◆ **WHAT THIS TASK INVOLVES**:
Read through the data and report every line in which the word "setup" occurs.

◆ **RECORD EXTRACTS**:
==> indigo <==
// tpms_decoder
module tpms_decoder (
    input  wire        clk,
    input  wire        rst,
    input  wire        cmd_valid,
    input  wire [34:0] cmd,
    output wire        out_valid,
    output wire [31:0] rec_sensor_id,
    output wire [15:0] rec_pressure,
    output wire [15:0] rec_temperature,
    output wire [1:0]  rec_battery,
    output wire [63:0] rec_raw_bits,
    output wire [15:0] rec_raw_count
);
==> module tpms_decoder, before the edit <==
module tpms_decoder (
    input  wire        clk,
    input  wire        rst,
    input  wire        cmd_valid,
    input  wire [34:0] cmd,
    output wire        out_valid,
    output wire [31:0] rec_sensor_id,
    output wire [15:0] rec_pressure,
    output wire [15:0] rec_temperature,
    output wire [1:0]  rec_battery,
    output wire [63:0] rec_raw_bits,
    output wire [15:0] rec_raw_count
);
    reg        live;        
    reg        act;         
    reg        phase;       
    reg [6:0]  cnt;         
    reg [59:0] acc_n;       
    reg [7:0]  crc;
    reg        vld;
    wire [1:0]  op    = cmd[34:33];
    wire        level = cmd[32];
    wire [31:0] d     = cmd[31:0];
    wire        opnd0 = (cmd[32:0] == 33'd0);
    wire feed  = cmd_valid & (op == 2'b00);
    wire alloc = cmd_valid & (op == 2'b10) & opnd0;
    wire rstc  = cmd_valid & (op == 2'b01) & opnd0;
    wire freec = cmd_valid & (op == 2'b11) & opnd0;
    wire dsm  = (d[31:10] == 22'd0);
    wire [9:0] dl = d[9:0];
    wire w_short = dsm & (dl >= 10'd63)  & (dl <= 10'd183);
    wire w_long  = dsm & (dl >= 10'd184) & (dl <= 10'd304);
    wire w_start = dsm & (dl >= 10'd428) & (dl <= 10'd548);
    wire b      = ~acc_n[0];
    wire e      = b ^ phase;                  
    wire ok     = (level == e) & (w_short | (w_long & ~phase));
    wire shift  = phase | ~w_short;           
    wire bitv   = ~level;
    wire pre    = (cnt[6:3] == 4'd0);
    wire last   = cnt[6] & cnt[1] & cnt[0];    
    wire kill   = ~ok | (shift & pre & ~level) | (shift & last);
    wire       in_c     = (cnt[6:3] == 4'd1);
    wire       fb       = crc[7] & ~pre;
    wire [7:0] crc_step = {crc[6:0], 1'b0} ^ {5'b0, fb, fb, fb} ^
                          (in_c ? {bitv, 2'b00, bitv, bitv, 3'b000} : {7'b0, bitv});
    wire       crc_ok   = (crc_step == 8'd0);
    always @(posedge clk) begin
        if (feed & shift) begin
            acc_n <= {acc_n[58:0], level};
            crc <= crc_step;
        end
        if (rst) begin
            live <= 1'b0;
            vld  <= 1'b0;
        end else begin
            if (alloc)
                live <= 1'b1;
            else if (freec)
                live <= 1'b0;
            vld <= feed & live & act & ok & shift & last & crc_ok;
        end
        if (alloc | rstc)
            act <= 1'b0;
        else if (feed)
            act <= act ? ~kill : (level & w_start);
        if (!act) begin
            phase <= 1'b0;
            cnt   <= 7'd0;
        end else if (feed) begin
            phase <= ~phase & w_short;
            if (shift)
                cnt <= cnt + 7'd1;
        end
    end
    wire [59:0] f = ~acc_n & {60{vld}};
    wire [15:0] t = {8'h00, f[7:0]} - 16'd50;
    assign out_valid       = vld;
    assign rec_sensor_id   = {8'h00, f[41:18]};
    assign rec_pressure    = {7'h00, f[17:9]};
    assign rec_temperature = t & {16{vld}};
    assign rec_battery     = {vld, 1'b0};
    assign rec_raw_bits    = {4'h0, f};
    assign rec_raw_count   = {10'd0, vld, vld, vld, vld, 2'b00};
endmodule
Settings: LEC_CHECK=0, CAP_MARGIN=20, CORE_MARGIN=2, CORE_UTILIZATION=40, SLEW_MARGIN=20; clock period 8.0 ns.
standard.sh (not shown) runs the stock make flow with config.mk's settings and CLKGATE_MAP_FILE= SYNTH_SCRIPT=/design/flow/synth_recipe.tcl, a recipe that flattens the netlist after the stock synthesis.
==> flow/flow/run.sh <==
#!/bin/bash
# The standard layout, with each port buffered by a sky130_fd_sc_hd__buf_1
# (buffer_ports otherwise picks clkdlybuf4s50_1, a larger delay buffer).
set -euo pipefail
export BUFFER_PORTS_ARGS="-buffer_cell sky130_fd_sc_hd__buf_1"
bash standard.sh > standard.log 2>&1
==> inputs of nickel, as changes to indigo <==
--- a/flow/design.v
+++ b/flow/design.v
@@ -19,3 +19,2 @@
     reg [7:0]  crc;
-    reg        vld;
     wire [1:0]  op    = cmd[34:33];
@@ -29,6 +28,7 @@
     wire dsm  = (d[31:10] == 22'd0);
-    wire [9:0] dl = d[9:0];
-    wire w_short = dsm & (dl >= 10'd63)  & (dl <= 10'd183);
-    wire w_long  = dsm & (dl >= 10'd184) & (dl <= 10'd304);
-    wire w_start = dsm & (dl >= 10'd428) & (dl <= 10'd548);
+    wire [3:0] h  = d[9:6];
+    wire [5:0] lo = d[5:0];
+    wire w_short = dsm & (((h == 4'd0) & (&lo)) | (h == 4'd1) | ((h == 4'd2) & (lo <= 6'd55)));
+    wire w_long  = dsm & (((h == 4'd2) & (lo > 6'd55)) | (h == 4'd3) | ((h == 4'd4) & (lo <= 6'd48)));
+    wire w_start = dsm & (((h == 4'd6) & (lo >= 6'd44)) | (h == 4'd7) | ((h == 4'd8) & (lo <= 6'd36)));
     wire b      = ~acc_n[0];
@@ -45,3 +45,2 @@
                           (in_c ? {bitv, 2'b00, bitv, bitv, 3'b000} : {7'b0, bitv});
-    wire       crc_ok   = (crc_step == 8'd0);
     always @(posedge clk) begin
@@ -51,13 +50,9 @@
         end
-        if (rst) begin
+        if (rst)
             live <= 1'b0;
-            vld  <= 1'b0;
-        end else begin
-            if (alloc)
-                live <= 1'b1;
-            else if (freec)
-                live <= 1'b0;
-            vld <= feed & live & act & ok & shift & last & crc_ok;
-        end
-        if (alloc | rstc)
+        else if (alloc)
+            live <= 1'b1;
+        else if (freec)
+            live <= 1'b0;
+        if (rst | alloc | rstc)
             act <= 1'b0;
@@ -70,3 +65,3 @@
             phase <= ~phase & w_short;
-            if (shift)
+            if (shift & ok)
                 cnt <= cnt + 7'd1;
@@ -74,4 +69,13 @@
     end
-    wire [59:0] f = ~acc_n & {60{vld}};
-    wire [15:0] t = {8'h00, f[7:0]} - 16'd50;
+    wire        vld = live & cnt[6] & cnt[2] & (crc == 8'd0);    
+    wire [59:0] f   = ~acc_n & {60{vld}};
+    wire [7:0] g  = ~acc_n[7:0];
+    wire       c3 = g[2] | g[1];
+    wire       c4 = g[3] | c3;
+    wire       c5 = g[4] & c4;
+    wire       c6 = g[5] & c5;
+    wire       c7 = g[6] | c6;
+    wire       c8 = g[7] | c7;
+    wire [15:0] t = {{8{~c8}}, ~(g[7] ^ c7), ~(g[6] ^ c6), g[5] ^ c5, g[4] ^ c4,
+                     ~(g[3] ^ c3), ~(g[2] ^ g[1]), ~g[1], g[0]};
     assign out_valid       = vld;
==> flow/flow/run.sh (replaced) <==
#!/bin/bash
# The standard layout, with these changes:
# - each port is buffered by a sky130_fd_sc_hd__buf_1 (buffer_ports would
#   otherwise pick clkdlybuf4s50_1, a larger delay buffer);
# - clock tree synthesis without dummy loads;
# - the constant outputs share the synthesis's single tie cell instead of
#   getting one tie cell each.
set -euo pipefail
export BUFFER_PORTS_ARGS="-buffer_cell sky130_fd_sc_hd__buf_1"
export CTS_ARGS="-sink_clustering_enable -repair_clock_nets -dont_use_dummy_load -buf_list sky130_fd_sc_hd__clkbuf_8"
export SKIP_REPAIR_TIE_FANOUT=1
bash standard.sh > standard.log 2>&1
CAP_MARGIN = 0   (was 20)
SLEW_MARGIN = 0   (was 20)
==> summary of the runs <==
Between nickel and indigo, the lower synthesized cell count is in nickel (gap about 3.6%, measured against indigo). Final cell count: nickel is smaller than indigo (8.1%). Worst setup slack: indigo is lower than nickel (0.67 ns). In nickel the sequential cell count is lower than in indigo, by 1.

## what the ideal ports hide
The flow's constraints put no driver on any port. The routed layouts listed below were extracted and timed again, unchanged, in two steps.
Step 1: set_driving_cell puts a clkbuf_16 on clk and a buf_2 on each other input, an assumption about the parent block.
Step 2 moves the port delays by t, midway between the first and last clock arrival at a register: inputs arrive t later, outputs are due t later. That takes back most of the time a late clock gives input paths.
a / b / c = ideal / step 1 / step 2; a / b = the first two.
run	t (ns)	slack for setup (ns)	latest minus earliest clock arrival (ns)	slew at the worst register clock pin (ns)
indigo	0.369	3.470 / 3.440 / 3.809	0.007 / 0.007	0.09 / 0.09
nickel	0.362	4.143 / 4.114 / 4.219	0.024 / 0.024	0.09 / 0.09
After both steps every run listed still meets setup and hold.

◆ **EXERCISE RESULT**:
Between nickel and indigo, the lower synthesized cell count is in nickel (gap about 3.6%, measured against indigo). Final cell count: nickel is smaller than indigo (8.1%). Worst setup slack: indigo is lower than nickel (0.67 ns). In nickel the sequential cell count is lower than in indigo, by 1.
run	t (ns)	slack for setup (ns)	latest minus earliest clock arrival (ns)	slew at the worst register clock pin (ns)
After both steps every run listed still meets setup and hold.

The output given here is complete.